Saved entries
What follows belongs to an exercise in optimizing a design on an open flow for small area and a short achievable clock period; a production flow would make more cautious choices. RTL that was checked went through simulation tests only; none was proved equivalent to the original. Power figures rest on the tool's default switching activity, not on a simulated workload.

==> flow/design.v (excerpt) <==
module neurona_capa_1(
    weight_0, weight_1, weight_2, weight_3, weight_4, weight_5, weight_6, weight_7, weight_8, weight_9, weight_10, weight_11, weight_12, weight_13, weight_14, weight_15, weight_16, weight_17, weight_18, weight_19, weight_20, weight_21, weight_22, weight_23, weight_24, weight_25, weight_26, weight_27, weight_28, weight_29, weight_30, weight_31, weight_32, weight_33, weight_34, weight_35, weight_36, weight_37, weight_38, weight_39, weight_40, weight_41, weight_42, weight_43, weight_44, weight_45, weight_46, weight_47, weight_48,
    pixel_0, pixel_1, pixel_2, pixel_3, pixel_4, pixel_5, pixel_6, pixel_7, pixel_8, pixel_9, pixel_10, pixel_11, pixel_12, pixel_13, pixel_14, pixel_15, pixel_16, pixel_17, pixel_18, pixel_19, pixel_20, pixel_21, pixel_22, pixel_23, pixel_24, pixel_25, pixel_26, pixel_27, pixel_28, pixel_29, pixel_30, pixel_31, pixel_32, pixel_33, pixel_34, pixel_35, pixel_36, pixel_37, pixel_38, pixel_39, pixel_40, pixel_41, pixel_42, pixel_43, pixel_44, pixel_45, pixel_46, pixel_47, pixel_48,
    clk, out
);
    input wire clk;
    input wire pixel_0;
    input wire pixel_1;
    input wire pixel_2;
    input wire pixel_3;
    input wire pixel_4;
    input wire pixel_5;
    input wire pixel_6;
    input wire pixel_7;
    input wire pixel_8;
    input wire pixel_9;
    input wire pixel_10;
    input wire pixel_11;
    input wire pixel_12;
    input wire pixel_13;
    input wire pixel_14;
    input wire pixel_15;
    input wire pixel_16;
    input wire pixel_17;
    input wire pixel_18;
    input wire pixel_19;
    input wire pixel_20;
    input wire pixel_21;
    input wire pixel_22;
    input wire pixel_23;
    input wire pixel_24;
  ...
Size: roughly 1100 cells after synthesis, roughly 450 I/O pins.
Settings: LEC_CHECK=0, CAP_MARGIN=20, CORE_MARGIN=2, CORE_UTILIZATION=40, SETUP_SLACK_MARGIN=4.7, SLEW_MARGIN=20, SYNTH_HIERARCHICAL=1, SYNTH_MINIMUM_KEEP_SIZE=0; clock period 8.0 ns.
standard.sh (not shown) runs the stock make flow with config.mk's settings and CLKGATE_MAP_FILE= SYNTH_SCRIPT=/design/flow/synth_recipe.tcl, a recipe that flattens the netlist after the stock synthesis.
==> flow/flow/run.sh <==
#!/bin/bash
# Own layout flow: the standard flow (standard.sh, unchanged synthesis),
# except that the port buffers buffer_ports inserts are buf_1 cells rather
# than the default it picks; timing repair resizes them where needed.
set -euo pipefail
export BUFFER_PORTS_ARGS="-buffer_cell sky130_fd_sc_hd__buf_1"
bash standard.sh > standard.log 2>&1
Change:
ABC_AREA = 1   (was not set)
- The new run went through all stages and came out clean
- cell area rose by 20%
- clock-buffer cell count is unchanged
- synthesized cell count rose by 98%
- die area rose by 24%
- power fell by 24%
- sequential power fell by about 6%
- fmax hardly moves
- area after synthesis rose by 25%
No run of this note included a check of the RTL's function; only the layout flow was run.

==

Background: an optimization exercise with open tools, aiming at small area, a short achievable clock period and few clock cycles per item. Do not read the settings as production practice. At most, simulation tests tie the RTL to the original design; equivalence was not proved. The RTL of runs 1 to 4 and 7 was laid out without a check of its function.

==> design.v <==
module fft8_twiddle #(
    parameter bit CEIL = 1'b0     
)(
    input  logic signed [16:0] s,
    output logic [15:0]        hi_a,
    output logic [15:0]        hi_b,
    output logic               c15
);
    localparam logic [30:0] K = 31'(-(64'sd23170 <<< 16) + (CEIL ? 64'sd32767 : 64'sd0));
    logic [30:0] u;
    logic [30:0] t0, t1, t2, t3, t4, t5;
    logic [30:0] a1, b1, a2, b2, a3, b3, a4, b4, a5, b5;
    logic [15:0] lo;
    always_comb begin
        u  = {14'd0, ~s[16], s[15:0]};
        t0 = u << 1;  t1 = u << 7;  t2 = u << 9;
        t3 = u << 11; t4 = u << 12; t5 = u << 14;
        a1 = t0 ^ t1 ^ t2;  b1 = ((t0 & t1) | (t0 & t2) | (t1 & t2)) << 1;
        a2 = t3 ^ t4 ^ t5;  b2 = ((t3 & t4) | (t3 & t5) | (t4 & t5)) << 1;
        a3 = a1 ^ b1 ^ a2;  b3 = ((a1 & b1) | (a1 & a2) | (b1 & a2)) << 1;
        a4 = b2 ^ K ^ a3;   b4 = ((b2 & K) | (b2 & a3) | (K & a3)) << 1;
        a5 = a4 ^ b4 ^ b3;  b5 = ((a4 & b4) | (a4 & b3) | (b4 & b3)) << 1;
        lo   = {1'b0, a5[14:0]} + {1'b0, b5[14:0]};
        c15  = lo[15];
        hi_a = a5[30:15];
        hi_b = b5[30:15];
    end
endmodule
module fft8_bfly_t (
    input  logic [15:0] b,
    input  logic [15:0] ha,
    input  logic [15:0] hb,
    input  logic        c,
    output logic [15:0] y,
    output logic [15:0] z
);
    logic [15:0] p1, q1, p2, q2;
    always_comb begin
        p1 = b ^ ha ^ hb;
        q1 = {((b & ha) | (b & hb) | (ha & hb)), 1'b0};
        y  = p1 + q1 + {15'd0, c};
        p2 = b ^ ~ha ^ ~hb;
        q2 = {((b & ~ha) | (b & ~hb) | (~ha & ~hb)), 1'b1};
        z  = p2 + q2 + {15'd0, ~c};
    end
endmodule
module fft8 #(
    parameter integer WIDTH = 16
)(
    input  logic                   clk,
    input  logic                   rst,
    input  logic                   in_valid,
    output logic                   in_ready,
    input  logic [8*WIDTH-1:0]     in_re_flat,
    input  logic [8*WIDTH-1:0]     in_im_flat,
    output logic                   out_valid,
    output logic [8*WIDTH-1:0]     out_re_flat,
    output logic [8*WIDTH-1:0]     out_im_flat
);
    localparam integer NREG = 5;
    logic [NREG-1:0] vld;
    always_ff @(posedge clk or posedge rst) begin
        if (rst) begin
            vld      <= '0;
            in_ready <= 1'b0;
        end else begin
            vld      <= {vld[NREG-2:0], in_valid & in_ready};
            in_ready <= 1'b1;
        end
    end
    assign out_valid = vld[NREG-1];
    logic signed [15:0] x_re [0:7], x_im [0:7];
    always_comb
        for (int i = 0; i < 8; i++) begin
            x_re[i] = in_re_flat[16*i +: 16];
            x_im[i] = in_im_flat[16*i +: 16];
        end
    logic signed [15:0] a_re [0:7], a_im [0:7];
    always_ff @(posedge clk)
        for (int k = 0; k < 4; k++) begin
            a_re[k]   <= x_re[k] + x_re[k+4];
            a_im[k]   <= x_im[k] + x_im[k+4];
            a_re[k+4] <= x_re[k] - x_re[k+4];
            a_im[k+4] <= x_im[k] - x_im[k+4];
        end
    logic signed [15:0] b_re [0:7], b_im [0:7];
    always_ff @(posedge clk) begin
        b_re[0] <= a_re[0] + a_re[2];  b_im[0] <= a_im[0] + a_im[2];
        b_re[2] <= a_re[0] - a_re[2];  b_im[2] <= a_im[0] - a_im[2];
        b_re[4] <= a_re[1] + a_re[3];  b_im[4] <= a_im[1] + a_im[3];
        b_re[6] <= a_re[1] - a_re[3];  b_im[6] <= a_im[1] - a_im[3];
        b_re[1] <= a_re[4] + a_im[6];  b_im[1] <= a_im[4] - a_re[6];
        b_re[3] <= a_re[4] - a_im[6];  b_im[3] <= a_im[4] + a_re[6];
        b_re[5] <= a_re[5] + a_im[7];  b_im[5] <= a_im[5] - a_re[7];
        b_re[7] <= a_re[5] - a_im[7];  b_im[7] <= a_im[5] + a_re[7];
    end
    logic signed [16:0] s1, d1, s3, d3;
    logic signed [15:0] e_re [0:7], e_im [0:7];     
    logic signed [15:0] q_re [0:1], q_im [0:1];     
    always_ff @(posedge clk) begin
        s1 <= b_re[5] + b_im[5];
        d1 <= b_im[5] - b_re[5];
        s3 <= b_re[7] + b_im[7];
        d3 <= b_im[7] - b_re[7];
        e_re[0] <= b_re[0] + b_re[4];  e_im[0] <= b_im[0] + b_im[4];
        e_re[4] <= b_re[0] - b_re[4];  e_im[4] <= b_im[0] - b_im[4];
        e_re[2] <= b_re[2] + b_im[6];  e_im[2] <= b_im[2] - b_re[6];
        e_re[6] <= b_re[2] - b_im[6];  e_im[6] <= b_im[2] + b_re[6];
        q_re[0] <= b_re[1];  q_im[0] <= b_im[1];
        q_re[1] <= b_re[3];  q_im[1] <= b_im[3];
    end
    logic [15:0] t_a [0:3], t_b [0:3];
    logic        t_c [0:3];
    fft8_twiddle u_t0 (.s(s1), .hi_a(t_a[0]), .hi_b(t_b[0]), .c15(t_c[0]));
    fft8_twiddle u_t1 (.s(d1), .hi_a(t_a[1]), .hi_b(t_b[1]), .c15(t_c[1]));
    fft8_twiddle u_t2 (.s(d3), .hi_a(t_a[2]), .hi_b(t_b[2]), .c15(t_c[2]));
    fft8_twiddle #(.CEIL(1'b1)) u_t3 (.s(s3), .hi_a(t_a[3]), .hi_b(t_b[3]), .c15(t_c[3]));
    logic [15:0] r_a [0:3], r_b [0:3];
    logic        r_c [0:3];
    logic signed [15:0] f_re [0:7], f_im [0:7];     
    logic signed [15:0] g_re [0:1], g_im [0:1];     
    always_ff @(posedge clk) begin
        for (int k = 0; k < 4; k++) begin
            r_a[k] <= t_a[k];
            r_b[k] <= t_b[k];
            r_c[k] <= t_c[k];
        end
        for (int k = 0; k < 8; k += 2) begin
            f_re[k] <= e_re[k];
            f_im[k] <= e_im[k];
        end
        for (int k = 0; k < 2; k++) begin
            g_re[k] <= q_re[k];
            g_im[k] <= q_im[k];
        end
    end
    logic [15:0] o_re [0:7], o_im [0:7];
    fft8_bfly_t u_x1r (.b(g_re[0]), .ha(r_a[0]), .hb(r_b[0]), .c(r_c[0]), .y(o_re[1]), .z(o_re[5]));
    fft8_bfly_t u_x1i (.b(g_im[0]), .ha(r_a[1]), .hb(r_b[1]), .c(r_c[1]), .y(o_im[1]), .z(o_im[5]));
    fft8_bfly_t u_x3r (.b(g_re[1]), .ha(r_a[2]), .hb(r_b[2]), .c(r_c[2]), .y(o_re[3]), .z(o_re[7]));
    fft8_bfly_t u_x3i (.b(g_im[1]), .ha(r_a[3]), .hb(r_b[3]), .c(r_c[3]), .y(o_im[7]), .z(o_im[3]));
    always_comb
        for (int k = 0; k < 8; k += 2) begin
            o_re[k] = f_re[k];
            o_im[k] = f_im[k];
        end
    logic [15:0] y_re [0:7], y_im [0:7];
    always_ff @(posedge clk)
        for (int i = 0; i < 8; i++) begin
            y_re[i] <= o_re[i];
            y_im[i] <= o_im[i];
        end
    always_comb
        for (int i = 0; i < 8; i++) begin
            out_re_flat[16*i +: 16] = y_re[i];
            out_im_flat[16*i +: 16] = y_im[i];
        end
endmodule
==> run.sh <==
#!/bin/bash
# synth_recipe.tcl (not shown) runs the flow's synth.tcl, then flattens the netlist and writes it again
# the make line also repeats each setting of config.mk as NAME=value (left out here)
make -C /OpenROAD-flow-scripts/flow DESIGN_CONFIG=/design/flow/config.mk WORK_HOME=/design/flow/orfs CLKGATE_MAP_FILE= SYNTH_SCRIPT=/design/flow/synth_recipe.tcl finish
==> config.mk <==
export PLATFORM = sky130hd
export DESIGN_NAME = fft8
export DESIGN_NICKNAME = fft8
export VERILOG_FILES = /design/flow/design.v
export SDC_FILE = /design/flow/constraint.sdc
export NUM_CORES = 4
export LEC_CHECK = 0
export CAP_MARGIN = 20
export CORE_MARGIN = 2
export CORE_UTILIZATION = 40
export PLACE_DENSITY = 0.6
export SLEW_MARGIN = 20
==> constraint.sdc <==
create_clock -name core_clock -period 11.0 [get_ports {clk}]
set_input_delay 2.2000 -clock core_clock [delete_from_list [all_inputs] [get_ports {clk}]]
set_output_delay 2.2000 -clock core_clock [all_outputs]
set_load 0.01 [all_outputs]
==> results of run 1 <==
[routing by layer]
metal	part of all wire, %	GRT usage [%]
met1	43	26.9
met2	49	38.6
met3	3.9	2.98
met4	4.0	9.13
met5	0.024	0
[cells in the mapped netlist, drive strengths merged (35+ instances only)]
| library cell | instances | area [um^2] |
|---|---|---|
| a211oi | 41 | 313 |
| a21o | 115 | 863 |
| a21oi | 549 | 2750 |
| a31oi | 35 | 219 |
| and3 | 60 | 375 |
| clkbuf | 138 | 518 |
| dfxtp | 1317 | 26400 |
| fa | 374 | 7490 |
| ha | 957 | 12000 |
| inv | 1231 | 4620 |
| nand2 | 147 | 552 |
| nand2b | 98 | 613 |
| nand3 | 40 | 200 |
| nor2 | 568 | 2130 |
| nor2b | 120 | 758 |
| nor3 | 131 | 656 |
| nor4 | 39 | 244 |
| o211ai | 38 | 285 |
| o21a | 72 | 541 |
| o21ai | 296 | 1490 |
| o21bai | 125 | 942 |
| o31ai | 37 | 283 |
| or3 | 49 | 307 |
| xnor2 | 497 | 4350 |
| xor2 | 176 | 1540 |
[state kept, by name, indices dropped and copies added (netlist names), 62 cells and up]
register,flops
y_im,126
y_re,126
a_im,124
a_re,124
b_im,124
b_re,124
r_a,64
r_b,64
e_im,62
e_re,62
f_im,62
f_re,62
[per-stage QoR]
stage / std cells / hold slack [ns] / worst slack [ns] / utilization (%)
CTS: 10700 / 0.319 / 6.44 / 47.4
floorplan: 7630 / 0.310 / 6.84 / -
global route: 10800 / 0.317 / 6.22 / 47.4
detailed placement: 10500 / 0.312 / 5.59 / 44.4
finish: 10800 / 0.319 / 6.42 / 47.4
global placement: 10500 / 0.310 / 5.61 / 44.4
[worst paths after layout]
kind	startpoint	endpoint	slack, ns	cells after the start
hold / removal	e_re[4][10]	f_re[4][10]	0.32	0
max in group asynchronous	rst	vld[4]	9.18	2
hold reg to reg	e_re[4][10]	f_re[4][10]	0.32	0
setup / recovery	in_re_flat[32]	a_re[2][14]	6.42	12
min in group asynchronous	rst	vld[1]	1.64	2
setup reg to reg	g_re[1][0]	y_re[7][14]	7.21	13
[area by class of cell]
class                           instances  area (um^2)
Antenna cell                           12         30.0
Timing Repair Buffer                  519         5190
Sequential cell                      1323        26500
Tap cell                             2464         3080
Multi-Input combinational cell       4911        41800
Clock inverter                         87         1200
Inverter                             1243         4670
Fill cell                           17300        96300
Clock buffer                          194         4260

* * *

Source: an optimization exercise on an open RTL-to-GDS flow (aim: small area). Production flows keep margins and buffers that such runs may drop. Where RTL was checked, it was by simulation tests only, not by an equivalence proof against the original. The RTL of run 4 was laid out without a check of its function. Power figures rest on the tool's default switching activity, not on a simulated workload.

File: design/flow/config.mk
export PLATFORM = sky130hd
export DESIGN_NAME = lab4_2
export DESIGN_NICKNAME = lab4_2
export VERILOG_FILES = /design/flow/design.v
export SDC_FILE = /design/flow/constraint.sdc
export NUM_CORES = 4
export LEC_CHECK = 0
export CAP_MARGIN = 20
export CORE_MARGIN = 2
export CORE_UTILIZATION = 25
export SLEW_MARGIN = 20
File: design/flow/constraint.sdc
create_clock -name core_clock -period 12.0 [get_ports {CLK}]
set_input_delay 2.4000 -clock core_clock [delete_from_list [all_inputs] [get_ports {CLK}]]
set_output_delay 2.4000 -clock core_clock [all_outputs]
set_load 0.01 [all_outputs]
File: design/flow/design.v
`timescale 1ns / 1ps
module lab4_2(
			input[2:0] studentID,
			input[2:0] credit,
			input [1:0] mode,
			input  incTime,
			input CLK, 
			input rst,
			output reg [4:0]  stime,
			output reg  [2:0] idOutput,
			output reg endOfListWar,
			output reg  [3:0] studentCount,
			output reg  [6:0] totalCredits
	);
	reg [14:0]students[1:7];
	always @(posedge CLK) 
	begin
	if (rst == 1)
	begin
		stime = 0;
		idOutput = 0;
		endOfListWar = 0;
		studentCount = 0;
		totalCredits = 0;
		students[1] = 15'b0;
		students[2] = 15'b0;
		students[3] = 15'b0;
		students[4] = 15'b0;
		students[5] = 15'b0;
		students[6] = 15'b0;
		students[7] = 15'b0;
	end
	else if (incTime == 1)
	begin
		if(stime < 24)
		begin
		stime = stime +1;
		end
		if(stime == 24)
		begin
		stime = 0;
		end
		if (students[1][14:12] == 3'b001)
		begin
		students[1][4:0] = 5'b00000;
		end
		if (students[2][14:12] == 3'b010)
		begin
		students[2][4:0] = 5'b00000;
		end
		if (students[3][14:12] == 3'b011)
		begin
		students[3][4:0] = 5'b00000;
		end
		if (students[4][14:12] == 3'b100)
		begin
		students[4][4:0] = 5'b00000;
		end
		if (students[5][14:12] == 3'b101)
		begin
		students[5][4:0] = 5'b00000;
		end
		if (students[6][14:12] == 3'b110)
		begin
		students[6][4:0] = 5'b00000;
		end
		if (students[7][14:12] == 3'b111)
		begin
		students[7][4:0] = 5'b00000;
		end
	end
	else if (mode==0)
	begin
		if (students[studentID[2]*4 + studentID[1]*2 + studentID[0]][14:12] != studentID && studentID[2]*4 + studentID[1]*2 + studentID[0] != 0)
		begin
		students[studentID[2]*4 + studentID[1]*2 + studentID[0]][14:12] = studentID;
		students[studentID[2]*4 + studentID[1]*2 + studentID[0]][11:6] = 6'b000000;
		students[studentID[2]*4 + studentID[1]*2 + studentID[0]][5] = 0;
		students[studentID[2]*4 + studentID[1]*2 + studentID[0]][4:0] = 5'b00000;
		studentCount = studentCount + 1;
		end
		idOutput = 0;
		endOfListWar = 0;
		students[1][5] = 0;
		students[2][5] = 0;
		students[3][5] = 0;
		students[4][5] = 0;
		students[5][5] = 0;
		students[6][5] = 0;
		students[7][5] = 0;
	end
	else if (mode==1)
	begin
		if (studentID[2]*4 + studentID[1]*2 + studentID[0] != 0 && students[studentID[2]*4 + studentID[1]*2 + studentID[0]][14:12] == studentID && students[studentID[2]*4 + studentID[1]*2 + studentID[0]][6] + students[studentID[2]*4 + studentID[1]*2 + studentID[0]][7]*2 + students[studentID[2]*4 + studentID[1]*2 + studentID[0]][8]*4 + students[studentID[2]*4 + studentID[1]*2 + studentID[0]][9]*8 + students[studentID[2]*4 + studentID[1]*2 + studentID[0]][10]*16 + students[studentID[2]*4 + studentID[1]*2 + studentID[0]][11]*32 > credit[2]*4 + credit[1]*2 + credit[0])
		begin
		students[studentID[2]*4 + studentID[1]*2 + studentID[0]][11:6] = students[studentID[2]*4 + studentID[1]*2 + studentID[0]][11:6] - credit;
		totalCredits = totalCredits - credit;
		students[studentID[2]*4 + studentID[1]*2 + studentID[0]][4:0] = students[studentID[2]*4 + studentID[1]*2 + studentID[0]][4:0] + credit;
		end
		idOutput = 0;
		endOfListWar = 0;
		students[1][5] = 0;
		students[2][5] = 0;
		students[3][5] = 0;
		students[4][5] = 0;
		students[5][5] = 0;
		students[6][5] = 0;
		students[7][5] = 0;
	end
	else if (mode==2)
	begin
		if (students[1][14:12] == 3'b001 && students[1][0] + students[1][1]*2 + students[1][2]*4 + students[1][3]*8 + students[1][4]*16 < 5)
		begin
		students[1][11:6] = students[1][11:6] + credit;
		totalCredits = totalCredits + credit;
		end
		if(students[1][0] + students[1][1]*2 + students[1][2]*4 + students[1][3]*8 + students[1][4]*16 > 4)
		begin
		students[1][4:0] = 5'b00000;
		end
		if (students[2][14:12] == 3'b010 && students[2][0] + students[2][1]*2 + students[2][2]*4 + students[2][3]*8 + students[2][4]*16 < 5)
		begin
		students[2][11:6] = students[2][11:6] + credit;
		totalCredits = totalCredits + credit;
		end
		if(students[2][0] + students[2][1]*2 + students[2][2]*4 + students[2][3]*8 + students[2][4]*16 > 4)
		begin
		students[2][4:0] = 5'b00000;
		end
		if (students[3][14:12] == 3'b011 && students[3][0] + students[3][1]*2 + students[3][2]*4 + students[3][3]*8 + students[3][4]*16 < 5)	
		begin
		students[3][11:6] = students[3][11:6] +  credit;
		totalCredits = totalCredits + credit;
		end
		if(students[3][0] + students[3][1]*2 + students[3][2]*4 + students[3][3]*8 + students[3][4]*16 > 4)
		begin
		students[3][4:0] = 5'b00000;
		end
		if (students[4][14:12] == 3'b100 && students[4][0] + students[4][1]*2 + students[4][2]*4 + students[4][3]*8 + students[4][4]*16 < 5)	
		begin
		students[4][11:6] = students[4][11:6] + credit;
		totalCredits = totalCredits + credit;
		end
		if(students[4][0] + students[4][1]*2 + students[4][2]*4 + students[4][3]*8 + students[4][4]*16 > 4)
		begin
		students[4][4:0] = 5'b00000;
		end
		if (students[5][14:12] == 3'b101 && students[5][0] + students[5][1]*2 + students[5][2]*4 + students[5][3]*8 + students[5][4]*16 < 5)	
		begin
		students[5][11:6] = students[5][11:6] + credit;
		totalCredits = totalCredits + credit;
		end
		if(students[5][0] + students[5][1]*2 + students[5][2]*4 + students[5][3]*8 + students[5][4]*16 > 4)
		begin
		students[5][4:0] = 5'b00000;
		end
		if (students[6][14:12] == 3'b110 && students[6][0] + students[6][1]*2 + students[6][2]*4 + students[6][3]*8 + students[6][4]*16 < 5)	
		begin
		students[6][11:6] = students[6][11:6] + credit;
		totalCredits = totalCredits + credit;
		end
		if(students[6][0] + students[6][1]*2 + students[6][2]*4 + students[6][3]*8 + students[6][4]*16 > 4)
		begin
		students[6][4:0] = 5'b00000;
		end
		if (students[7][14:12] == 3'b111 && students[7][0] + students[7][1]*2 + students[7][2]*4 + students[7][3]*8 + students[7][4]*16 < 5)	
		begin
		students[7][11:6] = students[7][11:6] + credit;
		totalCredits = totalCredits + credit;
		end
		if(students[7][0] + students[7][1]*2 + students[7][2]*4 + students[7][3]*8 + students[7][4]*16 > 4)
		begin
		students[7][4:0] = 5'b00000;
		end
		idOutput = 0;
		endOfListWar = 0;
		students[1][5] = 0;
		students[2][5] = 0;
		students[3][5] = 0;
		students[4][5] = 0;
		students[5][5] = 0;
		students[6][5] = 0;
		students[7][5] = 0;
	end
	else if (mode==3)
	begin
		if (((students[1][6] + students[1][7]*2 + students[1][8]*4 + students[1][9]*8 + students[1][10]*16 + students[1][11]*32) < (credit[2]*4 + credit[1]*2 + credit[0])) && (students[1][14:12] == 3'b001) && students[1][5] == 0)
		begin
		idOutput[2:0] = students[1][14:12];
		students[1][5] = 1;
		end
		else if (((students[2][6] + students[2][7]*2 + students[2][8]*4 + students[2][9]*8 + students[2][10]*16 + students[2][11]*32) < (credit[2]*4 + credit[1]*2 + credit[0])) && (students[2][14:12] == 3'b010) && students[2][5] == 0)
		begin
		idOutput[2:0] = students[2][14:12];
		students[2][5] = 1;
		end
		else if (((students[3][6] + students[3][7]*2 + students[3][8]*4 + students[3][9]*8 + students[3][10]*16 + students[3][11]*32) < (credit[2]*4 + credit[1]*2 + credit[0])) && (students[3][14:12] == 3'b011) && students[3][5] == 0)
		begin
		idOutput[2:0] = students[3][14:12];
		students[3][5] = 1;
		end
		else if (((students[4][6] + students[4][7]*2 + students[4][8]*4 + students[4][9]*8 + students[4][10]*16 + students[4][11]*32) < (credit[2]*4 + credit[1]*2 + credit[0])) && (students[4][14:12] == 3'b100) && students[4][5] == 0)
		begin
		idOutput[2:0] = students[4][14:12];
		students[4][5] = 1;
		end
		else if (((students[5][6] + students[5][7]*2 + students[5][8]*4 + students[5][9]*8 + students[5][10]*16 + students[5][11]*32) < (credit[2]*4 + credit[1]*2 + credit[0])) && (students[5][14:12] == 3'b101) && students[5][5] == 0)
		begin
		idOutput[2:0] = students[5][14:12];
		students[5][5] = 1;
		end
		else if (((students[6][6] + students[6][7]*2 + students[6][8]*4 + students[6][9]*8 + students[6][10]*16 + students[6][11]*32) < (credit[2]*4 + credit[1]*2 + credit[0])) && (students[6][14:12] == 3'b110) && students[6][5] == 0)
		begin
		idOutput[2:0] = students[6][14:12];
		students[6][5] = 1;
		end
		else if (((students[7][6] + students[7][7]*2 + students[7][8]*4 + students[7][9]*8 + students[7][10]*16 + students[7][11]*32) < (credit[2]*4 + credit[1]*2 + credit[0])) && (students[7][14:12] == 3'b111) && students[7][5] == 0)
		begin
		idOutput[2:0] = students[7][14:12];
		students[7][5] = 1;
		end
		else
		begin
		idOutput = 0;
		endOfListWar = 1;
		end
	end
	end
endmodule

ASSIGNMENT »
In the entries above, copy each line that contains the string "unchanged".

COMPLETED EXERCISE »
# Own layout flow: the standard flow (standard.sh, unchanged synthesis),
- clock-buffer cell count is unchanged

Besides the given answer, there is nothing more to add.